Things at the pitch head were a bit different from what I thought I remembered from my last visit but that had been twenty months ago and the batteries in my lamp had been running low so I didn’t have that much light! The top of the pitch seemed smaller, the right hand wall very uneven but more solid and the left hand wall, that I’d decided it would be best to rig from was covered in a thick layer of wet mud. We got the kit out and I started rigging on the left wall. I placed a bolt back from the pitch head and tied in the rope to give protection to rig the main hang further out. I had to use the chisel we had with us to scrape off the mud before I could drill the hole for a bolt. It was so bad that I had a bit of a wobble and thought maybe it would have been better to use the other wall. I felt a bit under pressure. This whole thing had been my idea and I’d persuaded the others to go on a number of long, hard trips. Now, the others were getting cold waiting for me to rig the pitch. I realised it was silly to feel under pressure like this. If it was me up there, I would have been happy to wait for as long as it took for someone else to rig the pitch. I pulled myself together and got on with it. Two more bolts gave a nice Y-hang and I slithered down the muddy wall for about 6m, landing on boulders wedged in the rift. Out to my right, the shaft opened out, with the water falling on one side. The muddy wall ended in a sort of a prow, sticking out into the shaft. I held the rope to different parts of the prow, to find a good spot for a rebelay, then placed a fourth bolt, which gave a 20m free hang to the floor.

Huw J at the pitch head

Huw J at the pitch head

Huw J rigging

Huw J rigging

We’d finally got down the pitch but were we in new passage? A small rift passage headed back under the way we’d come in and I check out a muddy slope at the start of it. There were footprints! Not many so probably only a very small number people had been here before but it wasn’t new passage. From the very small number of prints there could possibly have only been a single trip here before us. They hadn’t come down the pitch so the passage must connect to somewhere else in the cave. I didn’t tell the others about the footprints, just called for them to come down. I walked across the shaft base, through the falling water, through a short rift passage, to where it opened out into a small but high chamber. I sat on a steep, loose slope and waited for the other’s, telling each one about the footprints as they arrived at the bottom.

When everyone was down, we had a little explore, finding a long, narrow rift with a stream flowing at the bottom. There were a couple of crawls going off and in the tall chamber, a passage could be seen, a few meters up one wall. We didn’t feel like pushing along any of the small passages and anyway time was getting on. We all got back up the pitch, de-rigged it, packed the kit up in the bags and headed out disappointed.

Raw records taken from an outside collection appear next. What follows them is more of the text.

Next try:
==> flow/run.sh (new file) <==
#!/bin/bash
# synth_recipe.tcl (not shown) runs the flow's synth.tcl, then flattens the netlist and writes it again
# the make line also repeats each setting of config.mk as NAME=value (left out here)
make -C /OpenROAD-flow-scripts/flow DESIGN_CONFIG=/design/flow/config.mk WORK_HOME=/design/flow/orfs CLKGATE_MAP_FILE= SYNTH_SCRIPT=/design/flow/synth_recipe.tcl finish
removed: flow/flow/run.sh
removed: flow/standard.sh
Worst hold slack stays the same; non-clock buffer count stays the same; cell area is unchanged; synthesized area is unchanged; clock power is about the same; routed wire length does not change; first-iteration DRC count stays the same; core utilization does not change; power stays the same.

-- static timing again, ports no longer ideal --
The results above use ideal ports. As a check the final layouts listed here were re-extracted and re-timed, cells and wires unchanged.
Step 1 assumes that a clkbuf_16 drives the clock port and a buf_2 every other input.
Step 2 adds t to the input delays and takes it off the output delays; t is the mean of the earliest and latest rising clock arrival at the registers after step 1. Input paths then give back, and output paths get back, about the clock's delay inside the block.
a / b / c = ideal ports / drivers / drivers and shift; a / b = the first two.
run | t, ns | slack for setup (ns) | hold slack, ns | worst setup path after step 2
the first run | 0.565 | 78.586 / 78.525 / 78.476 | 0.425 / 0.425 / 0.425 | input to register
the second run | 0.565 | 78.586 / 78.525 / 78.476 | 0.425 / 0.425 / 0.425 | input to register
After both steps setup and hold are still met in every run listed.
Background: an optimization exercise with open tools, aiming at small area and a short achievable clock period. Do not read the settings as production practice.
Only simulation tests tie the RTL to the original design; equivalence was not proved.
Power figures rest on the tool's default switching activity, not on a simulated workload.

==> flow/design.v <==
module CLA_adder (x, y, s, cout, c23);
  input  [23:0] x, y;
  output [23:0] s;
  output cout;
  output c23;           
  wire [23:0] h = x ^ y;
  wire [23:0] a = x & y;
  wire [23:0] o = x | y;
  wire [5:0] g, p;
  genvar j;
  generate
    for (j = 0; j < 6; j = j + 1) begin : gp
      assign g[j] = a[4*j+3] | (a[4*j+2] & o[4*j+3]) | (a[4*j] & o[4*j+3] & o[4*j+2]);
      assign p[j] = &o[4*j+3:4*j];
    end
  endgenerate
  wire [6:0] c;
  assign c[0] = 1'b0;
  assign c[1] = g[0];
  assign c[2] = g[1] | (p[1] & g[0]);
  wire   g30 = g[3] | (p[3] & g[2]);
  wire   p30 = p[3] & p[2];
  assign c[3] = g[2] | (p[2] & c[2]);
  assign c[4] = g30 | (p30 & c[2]);
  assign c[5] = g[4] | (p[4] & c[4]);
  wire   g54 = g[5] | (p[5] & g[4]);
  wire   p54 = p[5] & p[4];
  assign c[6] = g54 | (p54 & c[4]);
  assign cout = c[6];
  generate
    for (j = 0; j < 6; j = j + 1) begin : sm
      wire ci = c[j];
      wire k0 = ci;
      wire k1 = a[4*j]   | (h[4*j] & ci);
      wire k2 = a[4*j+1] | (h[4*j+1] & a[4*j]) | (h[4*j+1] & h[4*j] & ci);
      wire k3 = a[4*j+2] | (h[4*j+2] & a[4*j+1]) | (h[4*j+2] & h[4*j+1] & a[4*j])
              | (h[4*j+2] & h[4*j+1] & h[4*j] & ci);
      assign s[4*j+3:4*j] = h[4*j+3:4*j] ^ {k3, k2, k1, k0};
      if (j == 5) begin : top
        assign c23 = k3;
      end
    end
  endgenerate
endmodule
module fpa_with_regisers (clk, reset, en, inputA, inputB, result, OF);
  input clk, reset, en;
  input [31:0] inputA, inputB;
  output [31:0] result;
  output OF;
  wire [59:0] st_in;
  wire        ofa_in;
  reg  [59:0] st;      
  reg         ofa;     
  reg         fresh;
  wire [31:0] res_in;
  reg  [31:0] result_r;
  fpa_align al (.A(inputA), .B(inputB), .st(st_in), .ofa(ofa_in));
  always @(posedge clk) begin
    if (en)
      st <= st_in;
    if (reset) begin
      ofa   <= 1'b0;
      fresh <= 1'b1;
    end else if (en) begin
      ofa   <= ofa_in;
      fresh <= 1'b0;
    end
    if (reset | (en & fresh))
      result_r <= 32'd0;
    else if (en)
      result_r <= res_in;
  end
  fpa_add  ad (.st(st), .ofa(ofa), .O(res_in), .OF(OF));
  assign result = result_r;
endmodule
module fpa_align (A, B, st, ofa);
  input  [31:0] A, B;
  output [59:0] st;
  output ofa;
  wire [7:0]  ea_raw = A[30:23];
  wire [7:0]  eb_raw = B[30:23];
  wire        ha = |ea_raw;
  wire        hb = |eb_raw;
  wire        a_zero = ~ha & ~|A[22:0];
  wire        b_zero = ~hb & ~|B[22:0];
  wire        sel_a = (&ea_raw) | b_zero;
  wire        sel_b = (&eb_raw) | a_zero;
  wire        sub = A[31] ^ B[31];
  wire        swap = (A[30:0] <= B[30:0]) & ~sel_a;
  wire [7:0]  e_big   = swap ? eb_raw : ea_raw;
  wire [23:0] m_big   = swap ? {hb, B[22:0]} : {ha, A[22:0]};
  wire [23:0] m_small = swap ? {ha, A[22:0]} ^ {24{sub}} : {hb, B[22:0]} ^ {24{sub}};
  wire        h_small = swap ? ha : hb;
  wire        sign    = swap ? B[31] : A[31];
  wire [8:0]  dab = {1'b0, ea_raw} - {1'b0, eb_raw};
  wire [7:0]  dba = eb_raw - ea_raw;
  wire        far_ab = (|dab[7:5]) | (dab[4] & dab[3]);    
  wire        far_ba = (|dba[7:5]) | (dba[4] & dba[3]);
  wire [4:0]  d_raw   = dab[8] ? dba[4:0] : dab[4:0];
  wire        far_raw = dab[8] ? far_ba : far_ab;
  wire [7:0]  ea_m1 = ea_raw - 8'd1;
  wire [7:0]  eb_m1 = eb_raw - 8'd1;
  wire        far_a1 = (|ea_raw[7:5]) | ((&ea_raw[4:3]) & (|ea_raw[2:0]));    
  wire        far_b1 = (|eb_raw[7:5]) | ((&eb_raw[4:3]) & (|eb_raw[2:0]));
  wire [4:0]  d   = ~ha ? (hb ? eb_m1[4:0] : 5'd0) : ~hb ? ea_m1[4:0] : d_raw;
  wire        far = ~ha ? (hb & far_b1) : ~hb ? far_a1 : far_raw;
  wire        eqexp = (ea_raw == eb_raw) | ((ea_raw[7:1] == 7'd0) & (eb_raw[7:1] == 7'd0));
  wire [47:0] ext = {{24{sub}}, m_small} >> d[4:0];
  wire [23:0] y   = far ? {24{sub}} : ext[23:0];
  wire        y23 = sub ^ (eqexp & h_small);
  assign ofa = ~(m_big[23] ^ y23);
  assign st = {sel_a | sel_b, sign, eqexp & ~sub, sub, e_big, m_big, y};
endmodule
This is an optimization exercise on Yosys and OpenROAD, whose aim is small area and a short achievable clock period, not a production implementation.
The RTL was checked by simulation tests, not by an equivalence proof against the original design.
Power is estimated from default activity; no workload was simulated.

==> flow/design.v (outline; a module is shown in full before it is edited, if it fits) <==
// module pfx_nnp: 4 lines
// module pfx_nnp_g: 3 lines
// module pfx_npp_g: 3 lines
// module pfx_pnn_g: 3 lines
// module pfx_ppn: 4 lines
// module pfx_ppn_g: 3 lines
// module cpa: 252 lines
// module fa_m: 4 lines
// module ha_m: 4 lines
// module adder_1: 233 lines
module adder_1 #(parameter DSIZE = 64)
            (
                in_a,
                in_b,
                in_c,
                in_d,
                sum,
                clk,
                rst_n
            );
  // ...
==> flow/flow/run.sh <==
#!/bin/bash
export BUFFER_PORTS_ARGS="-buffer_cell sky130_fd_sc_hd__buf_1"
bash standard.sh ABC_LOAD_IN_FF=3 finish > standard.log 2>&1
==> flow/standard.sh <==
#!/bin/bash
# synth_recipe.tcl (not shown) runs the flow's synth.tcl, then flattens the netlist and writes it again
# the make line also repeats each setting of config.mk as NAME=value (left out here)
make -C /OpenROAD-flow-scripts/flow DESIGN_CONFIG=/design/flow/config.mk WORK_HOME=/design/flow/orfs CLKGATE_MAP_FILE= SYNTH_SCRIPT=/design/flow/synth_recipe.tcl "${@:-finish}"
==> flow/config.mk <==
export PLATFORM = sky130hd
export DESIGN_NAME = adder_1
export DESIGN_NICKNAME = adder_1
export VERILOG_FILES = /design/flow/design.v
export SDC_FILE = /design/flow/constraint.sdc
export NUM_CORES = 4
export LEC_CHECK = 0
export CAP_MARGIN = 20
export CORE_MARGIN = 2
export CORE_UTILIZATION = 40
export CTS_BUF_LIST = sky130_fd_sc_hd__clkbuf_4 sky130_fd_sc_hd__clkbuf_8
export SETUP_SLACK_MARGIN = 2.1
export SLEW_MARGIN = 20
export SYNTH_HIERARCHICAL = 1
export SYNTH_MINIMUM_KEEP_SIZE = 0
==> flow/constraint.sdc <==
create_clock -name core_clock -period 4.0 [get_ports {clk}]
set_input_delay 0.8000 -clock core_clock [delete_from_list [all_inputs] [get_ports {clk}]]
set_output_delay 0.8000 -clock core_clock [all_outputs]
set_load 0.01 [all_outputs]
This design comes from an exercise in tuning for small area on the open sky130 flow, not from production work. The RTL was checked by simulation tests, not by an equivalence proof against the original design.

Setup of north:
==> flow/design.v <==
module drawing_mem_ctrl (
                  input  wire        clk,
                  input  wire        reset,
                  input  wire        phase,
                  input  wire        iq_req,
                  output reg         iq_ack,
                  input  wire [17:0] iq_address,
                  input  wire  [3:0] iq_nbyte,
                  input  wire        iq_rnw,
                  input  wire [31:0] data_from_iq,
                  input  wire        vdu_req,
                  input  wire        vdu_take,
                  input  wire [16:0] vdu_address,
                  input  wire        de_req,
                  output reg         de_ack,
                  input  wire [17:0] de_address,
                  input  wire  [3:0] de_nbyte,
                  input  wire        de_rnw,
                  input  wire [31:0] de_wdata,
                  output reg  [17:0] fs_address,
                  output wire  [1:0] fs_ncs,
                  output reg         fs_noe,
                  output reg         fs_nwe,
                  output reg   [3:0] fs_nbyte_sel,
                  output reg  [31:0] fs_wdata
                  );
reg  ncs;
wire iq_grant = phase & !vdu_req & iq_req;
wire de_grant = phase & !vdu_req & !iq_req & de_req;
wire iq_sel   = phase ? iq_grant : iq_ack;
wire de_sel   = phase ? de_grant : de_ack;
wire pre_nwe  = !((iq_ack | de_ack) & fs_noe);
assign fs_ncs = {ncs, ncs};
always @ (posedge clk)
  if (reset)
    begin
    iq_ack <= 1'b0;
    de_ack <= 1'b0;
    ncs    <= 1'b0;
    fs_noe <= 1'b1;
    end
  else
    begin
    iq_ack <= iq_grant;
    de_ack <= de_grant;
    if (phase)
      begin
      ncs    <= !(vdu_req | iq_req | de_req);
      fs_noe <= !(vdu_req | (iq_req ? iq_rnw : (de_req & de_rnw)));
      end
    end
always @ (posedge clk)
  begin
  fs_address   <= ({18{vdu_take}} & {1'b0, vdu_address})
                | ({18{iq_sel}}   & iq_address)
                | ({18{de_sel}}   & de_address);
  fs_nbyte_sel <= ({4{iq_sel}} & iq_nbyte) | ({4{de_sel}} & de_nbyte);
  fs_wdata     <= ({32{iq_sel}} & data_from_iq) | ({32{de_sel}} & de_wdata);
  end
always @ (negedge clk) fs_nwe <= pre_nwe;
endmodule
Context: an optimization exercise on an open-source flow, tuned for small area, a short achievable clock period and few clock cycles. The choices shown serve that exercise and are no tape-out recipe.
No functional check of the RTL was part of any run shown here.

## flow/design.v (module list and top-level ports; edited modules follow where they fit)
// module M1: 753 lines
// module m1_fa: 4 lines
// module m1_ha: 4 lines
module M1 (
   input  logic         Clock,
   input  logic         Resetn,
   input  logic         start,
   output logic         done,
   input  logic  [15:0] SRAM_read_data,
   output logic  [17:0] SRAM_address,
   output logic  [15:0] SRAM_write_data,
   output logic         SRAM_we_n
);
  // ...
==> flow/flow/run.sh <==
#!/bin/bash
set -euo pipefail
bash standard.sh SETUP_SLACK_MARGIN=10 finish > standard_make.log 2>&1
==> flow/standard.sh <==
#!/bin/bash
# synth_recipe.tcl (not shown) runs the flow's synth.tcl, then flattens the netlist and writes it again
# the make line also repeats each setting of config.mk as NAME=value (left out here)
make -C /OpenROAD-flow-scripts/flow DESIGN_CONFIG=/design/flow/config.mk WORK_HOME=/design/flow/orfs CLKGATE_MAP_FILE= SYNTH_SCRIPT=/design/flow/synth_recipe.tcl "${@:-finish}"
==> flow/config.mk <==
export PLATFORM = sky130hd
export DESIGN_NAME = M1
export DESIGN_NICKNAME = M1
export VERILOG_FILES = /design/flow/design.v
export SDC_FILE = /design/flow/constraint.sdc
export NUM_CORES = 4
export LEC_CHECK = 0
export ABC_CLOCK_PERIOD_IN_PS = 4000
export CAP_MARGIN = 20
export CORE_MARGIN = 2
export CORE_UTILIZATION = 55
export CTS_BUF_LIST = sky130_fd_sc_hd__clkbuf_4 sky130_fd_sc_hd__clkbuf_8
export SETUP_SLACK_MARGIN = 5
export SLEW_MARGIN = 20
export SYNTH_HIERARCHICAL = 1
==> flow/constraint.sdc <==
create_clock -name core_clock -period 14.0 [get_ports {Clock}]
set_input_delay 2.8000 -clock core_clock [delete_from_list [all_inputs] [get_ports {Clock}]]
set_output_delay 2.8000 -clock core_clock [all_outputs]
set_load 0.01 [all_outputs]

Malc arriving back at the head of the pitch

Malc arriving back at the head of the pitch

Where did the name Boulder Rodeo come from? When Morgan got back to the top of the pitch, he sat down, straddling a boulder that we’d all clambered over/around to get to the pitch head. I’d sat on it while getting my SRT kit on. This time however, it started moving, twisting right over towards the pitch, with Morgan still sat on it! It seemed funny, if a little disturbing afterwards but could have been nasty as a few rocks fell down the shaft as Malc was coming up. Morgan came up with the name!

It was a long, hard trip out, especially with the heavy bags and I, for one, was very, very tired. It took me an hour to get out from Cairn Junction to the entrance, double the normal time! It was a disappointing end to the effort but I suppose a lead in the cave had been ticked off and no one else has to go there.

A short piece about dropping the pitch appeared in the Welsh News section of Descent magazine (No. 250, June/July 2016), accompanied by one of Huw Durban’s photos.